#### Data to examine

File: src/rtl/uart_receiver.sv
// uart_receiver: 8-E-1 serial receiver with parity/framing error flags
module uart_receiver
  import uart_pkg::*;
(
  input  logic       Clk,
  input  logic       reset,
  input  logic       RxD,
  input  logic       Rx_EN,
  input  logic [2:0] baud_select,
  output logic       Rx_PERROR,
  output logic       Rx_FERROR,
  output logic       Rx_VALID,
  output logic [7:0] Rx_DATA
);
  localparam logic [3:0] TICK_MID = 4'(MID - 1);
  localparam logic [3:0] TICK_END = 4'(OSR - 1);
  rx_state_e  state_q;
  logic [1:0] sync_q;
  logic [3:0] tick_q;
  logic [2:0] bit_q;
  logic [7:0] shift_q, data_q;
  logic       par_q, brk_q, valid_q, perr_q, ferr_q;
  logic       rxd_s, clear, sample_ENABLE, mid, bound, perr_d;
  assign rxd_s     = sync_q[1];
  assign clear     = (state_q == IDLE);
  assign mid       = sample_ENABLE && (tick_q == TICK_MID);
  assign bound     = sample_ENABLE && (tick_q == TICK_END);
  assign perr_d    = ^{shift_q, par_q};
  assign Rx_DATA   = data_q;
  assign Rx_VALID  = valid_q;
  assign Rx_PERROR = perr_q;
  assign Rx_FERROR = ferr_q;
  baud_controller u_baud (
    .Clk           (Clk),
    .reset         (reset),
    .baud_select   (baud_select),
    .clear         (clear),
    .sample_ENABLE (sample_ENABLE)
  );
  // two-flop synchronizer for the asynchronous line, idles high
  always_ff @(posedge Clk or negedge reset)
    if (!reset) sync_q <= 2'b11;
    else        sync_q <= {sync_q[0], RxD};
  // frame sequencer with registered results
  always_ff @(posedge Clk or negedge reset)
    if (!reset) begin
      state_q <= IDLE;
      tick_q  <= '0;
      bit_q   <= '0;
      shift_q <= '0;
      par_q   <= 1'b0;
      brk_q   <= 1'b0;
      data_q  <= '0;
      valid_q <= 1'b0;
      perr_q  <= 1'b0;
      ferr_q  <= 1'b0;
    end else if (!Rx_EN) begin
      state_q <= IDLE;
    end else begin
      if (sample_ENABLE) tick_q <= tick_q + 4'd1;
      case (state_q)
        IDLE: begin
          if (brk_q && rxd_s) brk_q <= 1'b0;
          if (!brk_q && !rxd_s) begin
            state_q <= START;
            tick_q  <= '0;
            bit_q   <= '0;
          end
        end
        START: begin
          if (mid && rxd_s) state_q <= IDLE;
          else if (mid) begin
            valid_q <= 1'b0;
            perr_q  <= 1'b0;
            ferr_q  <= 1'b0;
          end
          if (bound) state_q <= DATA;
        end
        DATA: if (mid) begin
          shift_q <= {rxd_s, shift_q[7:1]};
          bit_q   <= bit_q + 3'd1;
          if (bit_q == 3'd7) state_q <= PARITY;
        end
        PARITY: if (mid) begin
          par_q   <= rxd_s;
          state_q <= STOP;
        end
        STOP: if (mid) begin
          data_q  <= shift_q;
          perr_q  <= perr_d;
          ferr_q  <= !rxd_s;
          valid_q <= !perr_d && rxd_s;
          brk_q   <= !rxd_s;
          state_q <= IDLE;
        end
        default: state_q <= IDLE;
      endcase
    end
endmodule

File: config.mk
export PLATFORM = sky130hd
export DESIGN_NAME = uart_receiver
export DESIGN_NICKNAME = d
export VERILOG_FILES = /design/src/rtl/uart_pkg.sv /design/src/rtl/baud_controller.sv /design/src/rtl/uart_receiver.sv
export SDC_FILE = /design/constraint.sdc
export NUM_CORES = 1
export LEC_CHECK = 0
export ABC_CLOCK_PERIOD_IN_PS = 4100
export CAP_MARGIN = 10
export CORE_ASPECT_RATIO = 1.2
export CORE_MARGIN = 2
export CORE_UTILIZATION = 60
export CTS_CLUSTER_DIAMETER = 150
export CTS_CLUSTER_SIZE = 8
export DETAILED_ROUTE_END_ITERATION = 8
export GPL_TIMING_DRIVEN = 0
export PLACE_DENSITY = 0.79
export SLEW_MARGIN = 20
export SYNTH_ARGS = -nofsm -noshare
export SYNTH_HDL_FRONTEND = slang
export SYNTH_HIERARCHICAL = 1
export SYNTH_SLANG_ARGS = --single-unit
File: constraint.sdc
create_clock -name Clk -period 4.1 [get_ports Clk]
set_input_delay 1.23 -clock Clk [delete_from_list [all_inputs] [get_ports Clk]]
set_output_delay 1.23 -clock Clk [all_outputs]
set_load 0.005 [all_outputs]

#### What to produce
Filter the entries above and copy only the lines that hold "else".

#### Solved problem
    else        sync_q <= {sync_q[0], RxD};
    end else if (!Rx_EN) begin
    end else begin
          else if (mid) begin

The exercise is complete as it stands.